Daughter of a moron

70 13 31
                                    

Steven Richards

After exiting from Zainav Fashions, I walk towards my car, entering in I bang the door of the backseat. Leaning on the backrest, I massage my temples. I hear the sound of the doors closing, both the driver and the passenger side.

"Drive home" I instruct Matt. I don't have any meetings for the rest of the day, so I decide to work from home.

The ride back home is silent until Polo decides to break it, "Boss, I am sorry to say this but what happened back there was not right," he says looking straight ahead.

Matt gives him a side glance, surprise evident on his face, then clearing his throat awkwardly, looks back on the road focusing on driving. I pinch the bridge of my nose, sighing; Polo who has respected and obeyed all that I have said without blinking his eyes, who has never questioned any of my decisions, was talking back at me!

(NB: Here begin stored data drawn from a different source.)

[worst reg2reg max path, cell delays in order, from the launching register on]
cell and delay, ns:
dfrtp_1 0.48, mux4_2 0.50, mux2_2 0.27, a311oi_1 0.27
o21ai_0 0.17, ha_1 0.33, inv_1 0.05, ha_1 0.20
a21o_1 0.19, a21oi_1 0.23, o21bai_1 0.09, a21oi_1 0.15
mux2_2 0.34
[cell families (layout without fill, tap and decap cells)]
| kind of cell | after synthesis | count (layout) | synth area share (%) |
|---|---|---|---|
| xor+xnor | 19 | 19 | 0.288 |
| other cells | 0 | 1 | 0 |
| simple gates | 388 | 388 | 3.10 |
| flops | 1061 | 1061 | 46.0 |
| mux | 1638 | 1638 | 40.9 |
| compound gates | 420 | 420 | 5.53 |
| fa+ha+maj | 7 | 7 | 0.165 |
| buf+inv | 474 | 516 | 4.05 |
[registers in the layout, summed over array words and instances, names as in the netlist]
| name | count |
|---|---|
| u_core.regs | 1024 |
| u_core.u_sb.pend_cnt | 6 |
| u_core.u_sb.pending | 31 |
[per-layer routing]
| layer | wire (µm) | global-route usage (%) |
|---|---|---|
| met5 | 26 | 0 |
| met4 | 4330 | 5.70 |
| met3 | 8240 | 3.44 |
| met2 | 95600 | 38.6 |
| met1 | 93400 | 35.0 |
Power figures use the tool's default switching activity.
File: src/rtl/irq_controller.sv
// -----------------------------------------------------------------------------
// irq_controller
//
// Sits between the external interrupt sources and the core's INT request.
// Four asynchronous request lines are synchronized, their rising edges are
// latched as pending, a software mask selects which may interrupt, and a
// single fixed-priority request (lowest index wins) is presented to the core.
// The presented request is held until the core acknowledges it. No further
// request is raised until the core signals end-of-interrupt.
//
// Ports:
//   clk        - single clock for all logic
//   rst        - asynchronous, active-high reset
//   int_in     - asynchronous request lines, rising edge is the event
//   irq        - request to the core (high only in REQ)
//   irq_id     - index of the presented source, valid while irq=1
//   ack        - one-cycle pulse: core has taken the exception
//   eoi        - one-cycle pulse: handler has returned
//   in_service - high between ack and eoi
//   reg_we     - register write strobe
//   reg_addr   - 0 MASK, 1 PENDING (write-1-to-clear), 2 STATUS (read-only)
//   reg_wdata  - write data, bits [NUM_IRQ-1:0] used
//   reg_rdata  - combinational read data, unused bits read as 0
// -----------------------------------------------------------------------------
module irq_controller #(
  parameter int NUM_IRQ     = 4,
  parameter int SYNC_STAGES = 2,
  localparam int ID_W       = $clog2(NUM_IRQ)
) (
  input  logic               clk,
  input  logic               rst,
  input  logic [NUM_IRQ-1:0] int_in,
  output logic               irq,
  output logic [ID_W-1:0]    irq_id,
  input  logic               ack,
  input  logic               eoi,
  output logic               in_service,
  input  logic               reg_we,
  input  logic [1:0]         reg_addr,
  input  logic [31:0]        reg_wdata,
  output logic [31:0]        reg_rdata
);

  typedef enum logic [1:0] {
    IDLE    = 2'd0,
    REQ     = 2'd1,
    SERVICE = 2'd2
  } state_t;

  localparam logic [1:0] ADDR_MASK    = 2'd0;
  localparam logic [1:0] ADDR_PENDING = 2'd1;
  localparam logic [1:0] ADDR_STATUS  = 2'd2;

  // Synchronizer chain; stage 0 is the first to see int_in.
  logic [SYNC_STAGES-1:0][NUM_IRQ-1:0] sync_reg;
  // Delayed copy of the last synchronizer stage, used for edge detection.
  logic [NUM_IRQ-1:0] prev_reg;

  logic [NUM_IRQ-1:0] mask_reg;
  logic [NUM_IRQ-1:0] pending_reg;
  logic [NUM_IRQ-1:0] pending_next;
  logic [ID_W-1:0]    id_reg;
  logic [ID_W-1:0]    id_next;
  state_t             state_reg;
  state_t             state_next;

  logic [NUM_IRQ-1:0] sync_out;
  logic [NUM_IRQ-1:0] rise;
  logic [NUM_IRQ-1:0] eligible;
  logic [NUM_IRQ-1:0] wr_clr;
  logic [NUM_IRQ-1:0] ack_clr;
  logic [ID_W-1:0]    prio_id;

  // Only the low bits of the write data carry register content.
  logic unused_wdata;
  assign unused_wdata = ^reg_wdata[31:NUM_IRQ];

  // ---------------------------------------------------------------------------
  // Synchronizer and edge detect. Clearing to 0 on reset means a line held
  // high through reset is seen as one fresh edge after release.
  // ---------------------------------------------------------------------------
  always_ff @(posedge clk or posedge rst) begin
    if (rst) begin
      sync_reg <= '0;
      prev_reg <= '0;
    end else begin
      sync_reg[0] <= int_in;
      for (int k = 1; k < SYNC_STAGES; k++) begin
        sync_reg[k] <= sync_reg[k-1];
      end
      prev_reg <= sync_reg[SYNC_STAGES-1];
    end
  end

  assign sync_out = sync_reg[SYNC_STAGES-1];
  assign rise     = sync_out & ~prev_reg;

  // ---------------------------------------------------------------------------
  // Pending / mask registers
  // ---------------------------------------------------------------------------
  assign wr_clr = (reg_we && reg_addr == ADDR_PENDING) ? reg_wdata[NUM_IRQ-1:0] : '0;

  // A fresh edge is OR-ed in after the clears so it survives a same-cycle
  // software clear or acknowledge of the same bit.
  assign pending_next = (pending_reg & ~(wr_clr | ack_clr)) | rise;

  always_ff @(posedge clk or posedge rst) begin
    if (rst) begin
      mask_reg    <= '0;
      pending_reg <= '0;
    end else begin
      pending_reg <= pending_next;
      if (reg_we && reg_addr == ADDR_MASK) begin
        mask_reg <= reg_wdata[NUM_IRQ-1:0];
      end
    end
  end

  assign eligible = pending_reg & mask_reg;

  // Fixed priority: scanning downwards lets the lowest eligible index win.
  always_comb begin
    prio_id = '0;
    for (int i = NUM_IRQ - 1; i >= 0; i--) begin
      if (eligible[i]) begin
        prio_id = ID_W'(i);
      end
    end
  end

  // ---------------------------------------------------------------------------
  // Request state machine
  // ---------------------------------------------------------------------------
  always_ff @(posedge clk or posedge rst) begin
    if (rst) begin
      state_reg <= IDLE;
      id_reg    <= '0;
    end else begin
      state_reg <= state_next;
      id_reg    <= id_next;
    end
  end

  always_comb begin
    state_next = state_reg;
    id_next    = id_reg;
    ack_clr    = '0;
    case (state_reg)
      IDLE: begin
        if (|eligible) begin
          state_next = REQ;
          id_next    = prio_id;
        end
      end
      REQ: begin
        // The core has committed once it acks, so ack takes precedence
        // over a withdrawal seen in the same cycle.
        if (ack) begin
          state_next = SERVICE;
          ack_clr    = {{(NUM_IRQ-1){1'b0}}, 1'b1} << id_reg;
        end else if (!eligible[id_reg]) begin
          state_next = IDLE;
        end
      end
      SERVICE: begin
        if (eoi) begin
          state_next = IDLE;
        end
      end
      default: begin
        state_next = IDLE;
      end
    endcase
  end

  assign irq        = (state_reg == REQ);
  assign in_service = (state_reg == SERVICE);
  assign irq_id     = id_reg;

  // ---------------------------------------------------------------------------
  // Register read port
  // ---------------------------------------------------------------------------
  always_comb begin
    reg_rdata = '0;
    case (reg_addr)
      ADDR_MASK:    reg_rdata[NUM_IRQ-1:0] = mask_reg;
      ADDR_PENDING: reg_rdata[NUM_IRQ-1:0] = pending_reg;
      ADDR_STATUS:  reg_rdata[ID_W+3:0]    = {in_service, irq, id_reg, 2'b00};
      default:      reg_rdata              = '0;
    endcase
  end

endmodule

File: config.mk
export PLATFORM = sky130hd
export DESIGN_NAME = irq_controller
export DESIGN_NICKNAME = d
export VERILOG_FILES = /design/src/rtl/irq_controller.sv
export SDC_FILE = /design/constraint.sdc
export NUM_CORES = 1
export LEC_CHECK = 0
export BUFFER_PORTS_ARGS = -buffer_cell sky130_fd_sc_hd__buf_2
export CORE_MARGIN = 4
export CORE_UTILIZATION = 41
export DETAILED_ROUTE_END_ITERATION = 7
export PLACE_DENSITY = 0.79
export SLEW_MARGIN = 15
export SYNTH_ARGS = -nofsm -noshare
export SYNTH_HDL_FRONTEND = slang
export SYNTH_SLANG_ARGS = --single-unit
File: constraint.sdc
create_clock -name clk -period 1.7 [get_ports clk]
set_clock_uncertainty 0.1 [all_clocks]
set_input_delay 0.17 -clock clk [delete_from_list [all_inputs] [get_ports clk]]
set_output_delay 0.17 -clock clk [all_outputs]
set_load 0.02 [all_outputs]
Word-level counts from Yosys, hierarchy flattened
Cells that the tools add are included.
{"block": "word_totals", "register_bits": 24, "in_bits": 43, "output_inout_bits": 36, "elab_cells": 46}
{"block": "op_classes", "magnitude_cmp": 1, "n_eq_ne": 7, "shift": 1, "n_mux": 16, "n_bitwise": 7, "reduce_logical": 7}
{"operator": "2-bit two-way mux", "n": 9}
{"operator": "4-bit bitwise AND", "n": 3}
{"operator": "4-bit two-way mux", "n": 3}
{"operator": "4-bit case mux with 3 select lines", "n": 1}
{"operator": "4-bit NOT", "n": 2}
{"operator": "4-bit OR", "n": 2}
{"operator": "2-bit case mux with 3 select lines", "n": 1}
{"operator": "2-bit by 1-bit == test with 1-bit output, second input constant", "n": 2}
{"operator": "2-bit == test, second input constant", "n": 2}
{"operator": "2-bit zero test", "n": 2}
{"operator": "2-bit != test, second input constant", "n": 2}
{"operator": "4-bit OR reduction", "n": 1}
{"operator": "1-bit by 2-bit << shifter with 4-bit output, first input constant", "n": 1}
{"operator": "2-bit by 3-bit less-than comparator with 1-bit output, second input constant", "n": 1}
{"operator": "3-bit != test, second input constant", "n": 1}
{"operator": "3-bit AND reduction", "n": 1}
{"operator": "1-bit binary-select mux with 2-bit select", "n": 1}
{"operator": "1-bit logical AND", "n": 2}
{"operator": "2-bit AND reduction", "n": 1}
{"operator": "1-bit two-way mux", "n": 1}

Depth between registers and ports, before layout
{"block": "depth", "ltp_word": 7, "depth_mapped": 5, "depth_no_buf": 4}

Least setup slack after synthesis
Ideal clock, no wire load.
{"block": "synth_path", "kind": "flip-flop to flip-flop", "start": "register state_reg[1]", "end": "register pending_reg[0]", "setup_time_ns": 0.132, "t_arrival_ns": 1.123, "t_required_ns": 1.468, "slack_ns": 0.345, "stages_incl_launch_ff": 5, "path_buffers": 0, "synth_period_minus_slack_ns": 1.355, "cell_sequence": "dfrtp_1 and2b_1 nand2_1 o311ai_1 o21ai_1"}
{"block": "synth_via", "elab_chain_len": 6}
{"element": "start: declaration", "line": "64", "source": "state_t state_reg;"}
{"element": "start signal: assignment", "line": "139", "source": "state_reg <= state_next;"}
{"element": "2-bit by 1-bit == test with 1-bit output"}
{"element": "named net irq", "line": "33", "source": "output logic irq,"}
{"element": "4-bit two-way mux", "line": "148", "source": "case (state_reg)"}
{"element": "4-bit OR", "line": "105", "source": "assign pending_next = (pending_reg & ~(wr_clr | ack_clr)) | rise;"}
{"element": "4-bit NOT", "line": "105"}
{"element": "4-bit bitwise AND", "line": "105"}
{"element": "4-bit OR", "line": "105"}
{"element": "named net pending_next[0]", "line": "61", "source": "logic [NUM_IRQ-1:0] pending_next;"}
{"element": "end signal: assignment", "line": "112", "source": "pending_reg <= pending_next;"}
{"element": "end: declaration", "line": "60", "source": "logic [NUM_IRQ-1:0] pending_reg;"}
The timed path passes the listed nets, and every way through them passes these cells.
A chain may end at the register's enable or synchronous reset.

Final worst setup path
{"block": "layout_path", "start": "register state_reg[1]", "end": "output port reg_rdata[4]"}
{"block": "layout_via", "elab_chain_len": 2}
{"element": "2-bit by 1-bit == test with 1-bit output", "line": "176", "source": "assign irq = (state_reg == REQ);"}
{"element": "2-bit two-way mux", "line": "185", "source": "case (reg_addr)"}
{"element": "end: declaration", "line": "41", "source": "output logic [31:0] reg_rdata"}
Every way passes these cells.

==> metrics.csv <==
stage;metric;value;unit
critical_path;endpoint_kind;output pin;
critical_path;cp.arrival;1.25;ns
sta;fin_setup_tns;0;ns
floorplan;die_area;3820;sq um
cts;htreeDepth;1;
cts;insertion_delay;0.30;ns
cells_and_area;fin_cells;178;
cells_and_area;nets;191;
floorplan;rows;19;
global_route;grt_max_degree;25;
drt;wl_per_cell;11.4;um
floorplan;ios;79;
synthesis;yosys_warnings;0;
flow_run;maxCapViolCount;0;
drt;ant_nets;0;
status;status;finished clean;
cts;clockRootBuffer;clkbuf_4;
global_route;grt_pass1_wl;3360;um
drt;drt_iter0_drc;34;
sta;holdWs;0.00974;ns
cells_and_area;drive_gt1_frac;0.218;
global_route;grtUsageTotal;0.120;
pwr;ir_worst_vdd;792;uV
floorplan;coreArea;2760;sq um
cells_and_area;antenna_cells;0;
sta;hold_viol_final;0;
synthesis;synth_cell_type_count;24;
worst_hold_path;hp-class;primary input to flip-flop;
synthesis;synth_fa_ha_area_frac;0;
synthesis;ys_top_cells_by_area;dfrtp_1 (51%), buf_4 (16%), nand2_1 (4.7%);
drt;wl;2030;um
synthesis;synth_edf_count;0;
floorplan;initial_core_util;0.430;
synthesis;yosys.area.top_type;dfrtp_1;
placed_design;portBuffers;24;
critical_path;worst_ep_required_time;1.43;ns
cells_and_area;finish.instance_area;1390;sq um
pwr;pwr_density_cell;1300;nW/um^2
synthesis;synth_xor_area_frac;0;
global_route;grt_pass1_vias;798;
synthesis;synthArstFlopShare;1.00;
global_route;antenna_found_initial;0;
sta;finalCriticalPeriod;1.52;ns
global_route;grt_remaining_overflow;0;
sta;fmax;660;MHz
cts;cts_made_buffers;3;
sta;fin_crit_sh;0.891;
cells_and_area;area_growth;17.1;%
drt;viasPerCell;4.64;
cts;post_cts_buffers;0;
synthesis;synth_top_family_by_area;buffers and inverters;
placed_design;place_inst;165;
placed_design;gp_congestion;0.765;
cts;cts_sinks;24;
cts;path_clk_slew;0.12;ns
synthesis;synth_compound_area_frac;0.0812;
critical_path;worstSetupPathType;flip-flop to output pin;
cts;cts_tree;done;
placed_design;hpwlAfterDp;1570;um
drt;drt-pass1-iter-count;4;
cts;postCtsHoldBufs;9;
critical_path;cp_max_fo;5;
synthesis;ys.flop_type;dfrtp_1;
sta;slew_violations;0;
floorplan;die_w;61.8;um
synthesis;synth_area_per_cell;10.7;sq um
cts;cts.path.max_buffers;2;
synthesis;postSynthCellCount;111;
sta;finalSetupViolCount;0;
drt;vias;826;
floorplan;fp.dieH;61.8;um
synthesis;synth_simple_gate_area_frac;0.122;
placed_design;place_area;1250;sq um
synthesis;synth-seq-cells;24;
synthesis;netlist_area;1190;sq um
cts;cts_resized;0;
synthesis;synth.mux.area_fraction;0.0992;
synthesis;yosysTopAreaCellShare;0.506;
sta;rsz0062_at_grt;no;
critical_path;critPathLaunchType;flip-flop;
synthesis;seq_area_frac_synth;0.506;
pwr;p_leak;0.712;nW
drt;drcViolationCount;0;
pwr;p_total;0.00180;W
==> cell usage in the layout, fill, tap and decap left out <==
cell type / count
nand2_1: 15
mux2i_1: 5
dlygate4sd3_1: 9
and3b_1: 1
o311ai_1: 2
inv_1: 6
and2b_1: 1
conb_1: 26
a32o_1: 1
nor2_1: 3
o21ai_2: 1
buf_2: 24
o211ai_1: 2
nand2b_1: 2
mux4_2: 1
nor2b_1: 2
bufinv_16: 1
buf_4: 1
o21ai_1: 5
dfrtp_1: 24
nor3b_4: 1
mux2_1: 4
nand3_1: 1
a21oi_1: 2
and2_1: 2
clkbuf_4: 3
o21ai_0: 2
==> cell usage after synthesis, types with 3 or more instances <==
| library cell | number |
|---|---|
| o21ai_1 | 5 |
| dfrtp_1 | 24 |
| nand2_1 | 15 |
| mux2_1 | 4 |
| inv_1 | 6 |
| nor2_1 | 3 |
| mux2i_1 | 5 |
| buf_4 | 26 |
==> cell type report <==
class	instances	area, sq um
clock inverter	1	30.0
inverter	6	22.5
sequential	24	601
timing repair buffer	34	218
multi-input combinational	79	457
clock buffer	3	22.5
tap	31	38.8
fill	251	1370
==> cell families (layout without fill, tap and decap cells) <==
logic type | count (synthesis) | in the layout
AND/OR/NAND/NOR | 28 | 28
other | 1 | 26
multiplexers | 10 | 10
AO/OA/AOI/OAI | 15 | 15
flip-flops | 24 | 24
buffers and inverters | 33 | 44
==> critical path, cell delays in order (launching register included) <==
cell and delay [ns]:
dfrtp_1 0.40, and2b_1 0.26, and2_1 0.13, buf_2 0.15
==> per-layer routing <==
layer,track usage,routed length [um]
met1,0.131,778
met2,0.218,972
met3,0.0248,237
met4,0.0636,38
met5,0,0
==> power breakdown <==
part           switching (W)  internal [W]  total, W  leakage [nW]
clock network       0.000159      0.000238  0.000397        0.0279
logic               0.000369      0.000239  0.000608         0.407
registers           0.000113      0.000681  0.000794         0.277
==> stage by stage <==
stage	util	setup WS (ns)
finish	0.504	0.185
global route	0.504	0.0930
CTS	0.504	0.164
detailed placement	0.452	0.350
global placement	0.452	0.393
floorplan	-	0.345
==> path summary, 6_finish.rpt <==
check	start	endpoint	slack, ns	cells after the start
max in group asynchronous	rst	state_reg[0]	0.95	4
min	eoi	state_reg[1]	0.01	3
max reg2reg	state_reg[1]	pending_reg[0]	0.35	4
min reg2reg	sync_reg[1]	sync_out[1]	0.26	0
max	state_reg[1]	reg_rdata[4]	0.18	3
min in group asynchronous	rst	sync_reg[1]	0.33	4
Note: power is estimated with default switching activity, not from simulation.
## config.mk

```make
export PLATFORM = sky130hd
export DESIGN_NAME = counter_monitor
export DESIGN_NICKNAME = d
export VERILOG_FILES = /design/src/rtl/counter_monitor.sv
export SDC_FILE = /design/constraint.sdc
export NUM_CORES = 1
export LEC_CHECK = 0
export ABC_AREA = 1
export CAP_MARGIN = 20
export CORE_ASPECT_RATIO = 0.75
export CORE_MARGIN = 2
export CORE_UTILIZATION = 45
export CTS_BUF_LIST = sky130_fd_sc_hd__clkbuf_16
export DETAILED_ROUTE_END_ITERATION = 6
export PLACE_DENSITY = 0.71
export SLEW_MARGIN = 10
export SYNTH_ARGS = -nofsm -noshare
export SYNTH_HDL_FRONTEND = slang
export SYNTH_SLANG_ARGS = --single-unit
export TNS_END_PERCENT = 50
```

## constraint.sdc

```tcl
create_clock -name clk -period 2.64 [get_ports clk]
set_clock_uncertainty 0.2 [all_clocks]
set_input_delay 0.66 -clock clk [delete_from_list [all_inputs] [get_ports clk]]
set_output_delay 0.66 -clock clk [all_outputs]
set_load 0.1 [all_outputs]
```
[src/rtl/int_gen_pkg.sv]
// +----------------------------------------------------------------------------+
// | int_gen_pkg: register offsets, CTRL bit indices, state encoding, helpers    |
// | Rev 1.0                                                                     |
// +----------------------------------------------------------------------------+
`default_nettype none

package int_gen_pkg;

  localparam logic [31:0] c_BASE_ADDR = 32'h0000_7F20;

  localparam logic [4:0] c_IG_ACK    = 5'h00;
  localparam logic [4:0] c_IG_CTRL   = 5'h04;
  localparam logic [4:0] c_IG_PERIOD = 5'h08;
  localparam logic [4:0] c_IG_COUNT  = 5'h0C;
  localparam logic [4:0] c_IG_TRIGPC = 5'h10;

  localparam int c_CTRL_EN   = 0;
  localparam int c_CTRL_MODE = 1;
  localparam int c_CTRL_PCM  = 2;

  typedef enum logic [1:0] {
    IG_IDLE  = 2'd0,
    IG_COUNT = 2'd1,
    IG_PEND  = 2'd2
  } ig_state_t;

  // Replace only the byte lanes enabled by the store.
  function automatic logic [31:0] byte_merge(input logic [31:0] old_v,
                                             input logic [31:0] wdata,
                                             input logic [3:0]  byteen);
    logic [31:0] merged;
    merged = old_v;
    for (int i = 0; i < 4; i++) begin
      if (byteen[i]) merged[i*8 +: 8] = wdata[i*8 +: 8];
    end
    return merged;
  endfunction

endpackage

`default_nettype wire

[src/rtl/int_gen_regs.sv]
// +----------------------------------------------------------------------------+
// | int_gen_regs: address decode, byte-lane merge, PERIOD/TRIGPC storage and    |
// | read mux. TRIGPC exists only when INTGEN_PCMATCH_EN is defined.             |
// | Rev 1.0                                                                     |
// +----------------------------------------------------------------------------+
`default_nettype none

module int_gen_regs
  import int_gen_pkg::*;
#(
  parameter logic [31:0] BASE_ADDR = c_BASE_ADDR,
  parameter int          CNT_W     = 32
) (
  input  logic             clk,
  input  logic             rst,
  input  logic [31:0]      i_addr,
  input  logic [31:0]      i_wdata,
  input  logic [3:0]       i_byteen,
  input  logic [2:0]       i_ctrl,
  input  logic [CNT_W-1:0] i_count,
  output logic             o_ack_we,
  output logic             o_ctrl_we,
  output logic [2:0]       o_ctrl_wdata,
  output logic [CNT_W-1:0] o_period,
  output logic [31:0]      o_trigpc,
  output logic [31:0]      o_rdata
);

  localparam logic [31:0] c_ACK_ADDR    = BASE_ADDR + 32'(c_IG_ACK);
  localparam logic [31:0] c_CTRL_ADDR   = BASE_ADDR + 32'(c_IG_CTRL);
  localparam logic [31:0] c_PERIOD_ADDR = BASE_ADDR + 32'(c_IG_PERIOD);
  localparam logic [31:0] c_COUNT_ADDR  = BASE_ADDR + 32'(c_IG_COUNT);

  logic             w_store;
  logic             w_hit_ack;
  logic             w_hit_ctrl;
  logic             w_hit_period;
  logic             w_hit_count;
  logic             w_unused_addr;
  logic [CNT_W-1:0] r_period;

  assign w_store      = |i_byteen;
  assign w_hit_ack    = (i_addr[31:2] == c_ACK_ADDR[31:2]);
  assign w_hit_ctrl   = (i_addr[31:2] == c_CTRL_ADDR[31:2]);
  assign w_hit_period = (i_addr[31:2] == c_PERIOD_ADDR[31:2]);
  assign w_hit_count  = (i_addr[31:2] == c_COUNT_ADDR[31:2]);
  assign w_unused_addr = ^i_addr[1:0];

  // CTRL lives in lane 0 only; a store that skips lane 0 leaves it alone.
  assign o_ack_we     = w_store & w_hit_ack;
  assign o_ctrl_we    = w_hit_ctrl & i_byteen[0];
  assign o_ctrl_wdata = i_wdata[2:0];
  assign o_period     = r_period;

  always_ff @(posedge clk) begin
    if (rst) begin
      r_period <= '0;
    end else if (w_store && w_hit_period) begin
      r_period <= CNT_W'(byte_merge(32'(r_period), i_wdata, i_byteen));
    end
  end

`ifdef INTGEN_PCMATCH_EN
  localparam logic [31:0] c_TRIGPC_ADDR = BASE_ADDR + 32'(c_IG_TRIGPC);

  logic        w_hit_trigpc;
  logic [31:0] r_trigpc;

  assign w_hit_trigpc = (i_addr[31:2] == c_TRIGPC_ADDR[31:2]);
  assign o_trigpc     = r_trigpc;

  always_ff @(posedge clk) begin
    if (rst) begin
      r_trigpc <= '0;
    end else if (w_store && w_hit_trigpc) begin
      r_trigpc <= byte_merge(r_trigpc, i_wdata, i_byteen);
    end
  end
`else
  assign o_trigpc = '0;
`endif

  always_comb begin
    o_rdata = '0;
    if (w_hit_ctrl) begin
      o_rdata = 32'(i_ctrl);
    end else if (w_hit_period) begin
      o_rdata = 32'(r_period);
    end else if (w_hit_count) begin
      o_rdata = 32'(i_count);
    end
`ifdef INTGEN_PCMATCH_EN
    else if (w_hit_trigpc) begin
      o_rdata = r_trigpc;
    end
`endif
  end

endmodule

`default_nettype wire

[src/rtl/int_gen.sv]
// +----------------------------------------------------------------------------+
// | int_gen: memory-mapped external interrupt generator (one-shot / periodic),  |
// | optional PC-match trigger under INTGEN_PCMATCH_EN.                          |
// | Rev 1.0                                                                     |
// +----------------------------------------------------------------------------+
`default_nettype none

module int_gen
  import int_gen_pkg::*;
#(
  parameter logic [31:0] BASE_ADDR = c_BASE_ADDR,
  parameter int          CNT_W     = 32
) (
  input  logic        clk,
  input  logic        reset,
  input  logic [31:0] m_data_addr,
  input  logic [31:0] m_data_wdata,
  input  logic [3:0]  m_data_byteen,
  input  logic [31:0] m_inst_addr,
  output logic [31:0] rdata,
  output logic        interrupt
);

  ig_state_t        r_state;
  logic [2:0]       r_ctrl;
  logic [CNT_W-1:0] r_count;
  logic             r_irq;

  logic             w_ack_we;
  logic             w_ctrl_we;
  logic [2:0]       w_ctrl_wdata;
  logic [2:0]       w_ctrl_mask;
  logic [CNT_W-1:0] w_period;
  logic [CNT_W-1:0] w_reload;
  logic [31:0]      w_trigpc;
  logic             w_pc_hit;

  int_gen_regs #(
    .BASE_ADDR (BASE_ADDR),
    .CNT_W     (CNT_W)
  ) u_regs (
    .clk          (clk),
    .rst          (reset),
    .i_addr       (m_data_addr),
    .i_wdata      (m_data_wdata),
    .i_byteen     (m_data_byteen),
    .i_ctrl       (r_ctrl),
    .i_count      (r_count),
    .o_ack_we     (w_ack_we),
    .o_ctrl_we    (w_ctrl_we),
    .o_ctrl_wdata (w_ctrl_wdata),
    .o_period     (w_period),
    .o_trigpc     (w_trigpc),
    .o_rdata      (rdata)
  );

  // A zero period still needs one edge to elapse before the request.
  assign w_reload = (w_period == '0) ? CNT_W'(1) : w_period;

`ifdef INTGEN_PCMATCH_EN
  assign w_ctrl_mask = 3'b111;
  assign w_pc_hit    = r_ctrl[c_CTRL_EN] & r_ctrl[c_CTRL_PCM] &
                       (r_state != IG_PEND) & (m_inst_addr == w_trigpc);
`else
  logic w_unused_pc;
  assign w_ctrl_mask = 3'b011;
  assign w_pc_hit    = 1'b0;
  assign w_unused_pc = ^{m_inst_addr, w_trigpc};
`endif

  always_ff @(posedge clk) begin
    if (reset) begin
      r_state <= IG_IDLE;
      r_ctrl  <= '0;
      r_count <= '0;
      r_irq   <= 1'b0;
    end else if (w_ctrl_we) begin
      // Any CTRL write drops a pending request and restarts or stops the count.
      r_ctrl <= w_ctrl_wdata & w_ctrl_mask;
      r_irq  <= 1'b0;
      if (w_ctrl_wdata[c_CTRL_EN]) begin
        r_count <= w_reload;
        r_state <= IG_COUNT;
      end else begin
        r_count <= '0;
        r_state <= IG_IDLE;
      end
    end else if (w_pc_hit) begin
      r_count <= '0;
      r_state <= IG_PEND;
      r_irq   <= 1'b1;
    end else begin
      case (r_state)
        IG_COUNT: begin
          if (r_count == CNT_W'(1)) begin
            r_count <= '0;
            r_state <= IG_PEND;
            r_irq   <= 1'b1;
          end else if (r_count != '0) begin
            r_count <= r_count - CNT_W'(1);
          end
        end
        IG_PEND: begin
          if (w_ack_we) begin
            r_irq <= 1'b0;
            if (r_ctrl[c_CTRL_MODE] && r_ctrl[c_CTRL_EN]) begin
              r_count <= w_reload;
              r_state <= IG_COUNT;
            end else begin
              r_ctrl[c_CTRL_EN] <= 1'b0;
              r_state           <= IG_IDLE;
            end
          end
        end
        default: ;
      endcase
    end
  end

  assign interrupt = r_irq;

endmodule

`default_nettype wire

"No one has asked for your opinion Polo," I say clenching my teeth.

I lean my elbows on my knee, head in my hands, with too much anger comes a splitting headache, this has always been the case with me.

The car ride falls silent again, Matt shuffles with the radio and puts on a slow song, maybe to make my headache feel better or maybe to shut Polo up. He knows both of us pretty well, in fact he had introduced Polo when I was looking for a bodyguard a year ago. His words start to play in my head, and I replay my actions, I had never spoken like that to any woman before, I don't know what had gotten into me, I had acted absolutely crazy, was I regretting my actions? No, they were at fault, they had mistreated Stell! I try to convince myself.

After a few minutes, Polo says again "Sir, I have four sisters and if anybody spoke like that with any of them, I would break their bones." I look up from my hands where my head rested, to see Polo looking at me from the rear view mirror, I glare at him through the mirror and before I could say anything Matt interjects "Boss, we're here!"

I look out the window to see, indeed we've reached, I open the door and get out of the car, not missing Matt screech at Polo "What the fuck, dude! Do you have a death wish?"

Entering the living room, I remove my jacket tossing it on the couch, unbutton my cuffs, folding the sleeves of my shirt I loosen the tie, sighing I sit on the couch. I can't help but think about what Polo said, all my harsh words and actions playing again and again in my head. Getting up from the couch I start pacing the living room, not able to stop the tornado of my actions in my head.

I move towards the bar and pour myself a drink, this will help me control my head from overthinking what's already done. I drink one glass after another not feeling anything. I have always been good at handling my drinks, not getting high easily, not because I am a regular drunkard or something, I just am good at handling my drinks. Stell feels that is a good thing, that I don't get drunk easily, but I think its not, you drink because you want to feel that high, that feeling of forgetting everything, even if its just for a few hours, I wanted the alcohol to hit me in a way that it took me to some place new or just put my overthinking mind to rest.

After almost an hour of just sitting there on the bar stool with the glass in my hand I hear Stell screaming from the entrance of the house "Steven, Steven where the hell are you?"

She called me Steven, it meant I am in trouble, "Stell I'm here." I call out to her as she enters the living room glaring at me, looking very angry. I lift one of my hands along with my shoulder motioning 'What?'

She looks at me incredulously "You're asking that to me, really?" she says coming closer to me. "Why do you have to do things that makes you regret later?"